**Exercise goal:** Word for word, transcribe the data below from the line with "7.8 | 6.40 |" to the line with "hold slack, ps", keeping both of those lines.

(Material for the task Opens)

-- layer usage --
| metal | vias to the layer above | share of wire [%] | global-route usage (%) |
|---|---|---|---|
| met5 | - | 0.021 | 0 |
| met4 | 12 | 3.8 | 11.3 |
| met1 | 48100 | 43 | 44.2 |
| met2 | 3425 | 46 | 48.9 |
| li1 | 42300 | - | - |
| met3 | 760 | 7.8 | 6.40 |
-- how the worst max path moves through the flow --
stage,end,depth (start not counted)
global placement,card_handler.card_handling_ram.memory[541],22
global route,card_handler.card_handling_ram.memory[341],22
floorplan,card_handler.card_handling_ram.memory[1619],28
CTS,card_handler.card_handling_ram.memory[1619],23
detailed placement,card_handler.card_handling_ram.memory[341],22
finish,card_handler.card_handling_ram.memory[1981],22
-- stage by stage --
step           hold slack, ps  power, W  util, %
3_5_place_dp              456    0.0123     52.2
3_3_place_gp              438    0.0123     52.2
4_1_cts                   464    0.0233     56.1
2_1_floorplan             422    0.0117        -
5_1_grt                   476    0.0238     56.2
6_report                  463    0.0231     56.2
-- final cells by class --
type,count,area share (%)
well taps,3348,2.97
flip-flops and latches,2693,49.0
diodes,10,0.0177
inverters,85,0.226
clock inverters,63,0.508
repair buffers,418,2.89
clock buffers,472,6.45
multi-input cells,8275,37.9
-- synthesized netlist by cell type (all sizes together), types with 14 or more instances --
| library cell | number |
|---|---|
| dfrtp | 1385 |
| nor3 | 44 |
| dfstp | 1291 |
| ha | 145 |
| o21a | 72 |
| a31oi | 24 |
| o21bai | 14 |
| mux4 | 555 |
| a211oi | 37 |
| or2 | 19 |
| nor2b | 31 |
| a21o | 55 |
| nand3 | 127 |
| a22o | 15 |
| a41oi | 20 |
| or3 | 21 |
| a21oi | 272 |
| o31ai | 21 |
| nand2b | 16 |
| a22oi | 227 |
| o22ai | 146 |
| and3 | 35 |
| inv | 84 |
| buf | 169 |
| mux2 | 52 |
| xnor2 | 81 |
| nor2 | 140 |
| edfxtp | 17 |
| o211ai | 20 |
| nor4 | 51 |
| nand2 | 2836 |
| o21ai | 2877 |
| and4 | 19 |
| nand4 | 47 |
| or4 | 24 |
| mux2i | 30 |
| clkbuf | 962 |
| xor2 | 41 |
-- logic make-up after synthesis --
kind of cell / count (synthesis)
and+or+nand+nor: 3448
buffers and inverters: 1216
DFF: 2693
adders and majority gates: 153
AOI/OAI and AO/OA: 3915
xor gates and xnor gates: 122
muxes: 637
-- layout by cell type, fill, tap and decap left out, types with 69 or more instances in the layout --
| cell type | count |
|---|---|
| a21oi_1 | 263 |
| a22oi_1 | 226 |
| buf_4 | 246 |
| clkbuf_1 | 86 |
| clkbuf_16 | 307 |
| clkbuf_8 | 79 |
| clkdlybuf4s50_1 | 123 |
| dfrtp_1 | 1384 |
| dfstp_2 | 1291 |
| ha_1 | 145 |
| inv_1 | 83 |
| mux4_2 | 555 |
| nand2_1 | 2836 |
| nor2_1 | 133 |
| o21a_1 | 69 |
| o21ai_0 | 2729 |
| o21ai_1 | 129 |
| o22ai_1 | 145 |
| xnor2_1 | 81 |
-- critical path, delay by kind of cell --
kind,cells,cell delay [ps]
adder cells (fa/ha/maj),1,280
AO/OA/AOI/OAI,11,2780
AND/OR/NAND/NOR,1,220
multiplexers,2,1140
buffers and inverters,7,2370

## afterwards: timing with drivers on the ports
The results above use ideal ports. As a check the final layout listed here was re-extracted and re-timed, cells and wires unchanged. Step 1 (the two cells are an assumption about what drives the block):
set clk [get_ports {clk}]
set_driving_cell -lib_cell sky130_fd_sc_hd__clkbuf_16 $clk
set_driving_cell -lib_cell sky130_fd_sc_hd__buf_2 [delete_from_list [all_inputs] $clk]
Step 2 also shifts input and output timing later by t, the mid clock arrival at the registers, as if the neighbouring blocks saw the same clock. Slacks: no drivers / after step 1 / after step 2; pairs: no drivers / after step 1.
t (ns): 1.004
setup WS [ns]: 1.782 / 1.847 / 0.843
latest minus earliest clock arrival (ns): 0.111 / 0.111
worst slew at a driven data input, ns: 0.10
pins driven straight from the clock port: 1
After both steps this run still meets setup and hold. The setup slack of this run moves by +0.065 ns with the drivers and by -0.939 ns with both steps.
Context: an optimization exercise on an open-source flow, tuned for small area, a short achievable clock period and few clock cycles per item. The choices shown serve that exercise and are no tape-out recipe.
Where RTL was checked, it was by simulation tests only, not by an equivalence proof against the original.

## the previous run
==> flow/design.v (excerpt) <==
module fast_power (
    input             clk,
    input             rst,
    input             start,
    input      [31:0] base,
    input      [31:0] exponent,
    output     [31:0] result,
    output reg        done
);
  reg        busy;
  reg        r_one;    
  reg        op_r;     
  reg [31:0] e;        
  reg        b_s;
  reg  [7:0] b_e;
  reg        b_l;
  reg [22:0] b_f;
  reg        r_s;
  reg  [7:0] r_e;
  reg        r_l;
  reg [22:0] r_f;
  assign result = {r_s, r_e, r_f};
  wire b_den  = ~b_l & (|b_f);           
  wire r_den  = ~r_l & (|r_f);
  wire e_zero = ~(|e);
  wire e_last = ~(|e[31:1]);
  wire        x_s = op_r ? r_s : b_s;
  wire  [7:0] x_e = op_r ? r_e : b_e;
  wire        x_l = op_r ? r_l : b_l;
  wire [22:0] x_f = op_r ? r_f : b_f;
  wire [47:0] p;
  fpu_multiply mul (.x(x_f), .y(b_f), .p(p));
  wire        m_zero = ~(x_l & b_l);
  wire  [7:0] e_hi   = x_e + b_e + 8'd130;           
  wire  [7:0] e_lo   = x_e + b_e + 8'd129;
  wire  [7:0] m_e    = m_zero ? 8'd0 : (p[47] ? e_hi : e_lo);
  wire [22:0] m_f    = m_zero ? 23'd0 : (p[47] ? p[46:24] : p[45:23]);
  wire        m_s    = x_s ^ b_s;
  wire        m_l    = ~m_zero & (p[47] ? (|e_hi) : (|e_lo));
  wire cap      = ~busy & ~done;               
  wire do_bnorm = busy & b_den;
  wire do_rnorm = busy & ~b_den & op_r & r_den;
  ...
Size: ~2700 cells after synthesis, about 100 flip-flops, roughly 100 I/O pins.
==> module fast_power, before the edit <==
module fast_power (
    input             clk,
    input             rst,
    input             start,
    input      [31:0] base,
    input      [31:0] exponent,
    output     [31:0] result,
    output reg        done
);
  reg        busy;
  reg        r_one;    
  reg        op_r;     
  reg [31:0] e;        
  reg        b_s;
  reg  [7:0] b_e;
  reg        b_l;
  reg [22:0] b_f;
  reg        r_s;
  reg  [7:0] r_e;
  reg        r_l;
  reg [22:0] r_f;
  assign result = {r_s, r_e, r_f};
  wire b_den  = ~b_l & (|b_f);           
  wire r_den  = ~r_l & (|r_f);
  wire e_zero = ~(|e);
  wire e_last = ~(|e[31:1]);
  wire        x_s = op_r ? r_s : b_s;
  wire  [7:0] x_e = op_r ? r_e : b_e;
  wire        x_l = op_r ? r_l : b_l;
  wire [22:0] x_f = op_r ? r_f : b_f;
  wire [47:0] p;
  fpu_multiply mul (.x(x_f), .y(b_f), .p(p));
  wire        m_zero = ~(x_l & b_l);
  wire  [7:0] e_hi   = x_e + b_e + 8'd130;           
  wire  [7:0] e_lo   = x_e + b_e + 8'd129;
  wire  [7:0] m_e    = m_zero ? 8'd0 : (p[47] ? e_hi : e_lo);
  wire [22:0] m_f    = m_zero ? 23'd0 : (p[47] ? p[46:24] : p[45:23]);
  wire        m_s    = x_s ^ b_s;
  wire        m_l    = ~m_zero & (p[47] ? (|e_hi) : (|e_lo));
  wire cap      = ~busy & ~done;               
  wire do_bnorm = busy & b_den;
  wire do_rnorm = busy & ~b_den & op_r & r_den;
  wire do_rmul  = busy & ~b_den & op_r & ~r_den;
  wire do_step  = busy & ~b_den & ~op_r & ~e_zero;    
  wire do_copy  = do_step & e[0] & r_one;
  wire finish   = e_zero | ((do_rmul | do_step) & e_last);
  wire [32:0] b_v    = {b_s, b_e, b_l, b_f};
  wire [32:0] r_v    = {r_s, r_e, r_l, r_f};
  wire [32:0] m_v    = {m_s, m_e, m_l, m_f};
  wire [32:0] base_v = {base[31], base[30:23], |base[30:23], base[22:0]};
  wire [32:0] one_v  = {1'b0, 8'd127, 1'b1, 23'd0};
  wire [32:0] b_sh   = {b_s, b_e - 8'd1, b_f, 1'b0};
  wire [32:0] r_sh   = {r_s, r_e - 8'd1, r_f, 1'b0};
  wire b_hold = ~(cap | do_bnorm | do_step);
  wire r_hold = ~(cap | do_rnorm | do_rmul | do_copy);
  wire [32:0] b_n = ({33{cap}} & base_v) | ({33{do_bnorm}} & b_sh) |
                    ({33{do_step}} & m_v) | ({33{b_hold}} & b_v);
  wire [32:0] r_n = ({33{cap}} & one_v) | ({33{do_rnorm}} & r_sh) |
                    ({33{do_rmul}} & m_v) | ({33{do_copy}} & b_v) |
                    ({33{r_hold}} & r_v);
  wire        op_r_n  = cap ? 1'b0 :
                        do_rmul ? 1'b0 :
                        do_step ? (e[1] & ~(r_one & ~e[0])) : op_r;
  wire        r_one_n = cap | (r_one & ~do_copy);
  wire [31:0] e_n     = cap ? exponent : (do_step ? {1'b0, e[31:1]} : e);
  always @(posedge clk) begin
    {b_s, b_e, b_l, b_f} <= b_n;
    {r_s, r_e, r_l, r_f} <= r_n;
    e <= e_n;  op_r <= op_r_n;  r_one <= r_one_n;
  end
  always @(posedge clk) begin
    if (rst) begin
      busy <= 1'b0;
      done <= 1'b0;
    end else if (!busy) begin
      if (done) begin
        if (!start) done <= 1'b0;
      end else if (start) begin
        busy <= 1'b1;
      end
    end else if (!start) begin
      busy <= 1'b0;
    end else if (finish) begin
      busy <= 1'b0;
      done <= 1'b1;
    end
  end
endmodule
Settings: LEC_CHECK=0, ABC_AREA=1, CAP_MARGIN=60, CORE_MARGIN=2, CORE_UTILIZATION=40, SLEW_MARGIN=75; clock period 24.0 ns.
run.sh (not shown) runs the stock make flow with config.mk's settings and CLKGATE_MAP_FILE= SYNTH_SCRIPT=/design/flow/synth_recipe.tcl, a recipe that flattens the netlist after the stock synthesis.
Testbench counts of the previous run, summed over its fixed seeds: cycles 59,928, items 2,400.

(Material for the task Closes)

**Output for this exercise:**
| met3 | 760 | 7.8 | 6.40 |
-- how the worst max path moves through the flow --
stage,end,depth (start not counted)
global placement,card_handler.card_handling_ram.memory[541],22
global route,card_handler.card_handling_ram.memory[341],22
floorplan,card_handler.card_handling_ram.memory[1619],28
CTS,card_handler.card_handling_ram.memory[1619],23
detailed placement,card_handler.card_handling_ram.memory[341],22
finish,card_handler.card_handling_ram.memory[1981],22
-- stage by stage --
step           hold slack, ps  power, W  util, %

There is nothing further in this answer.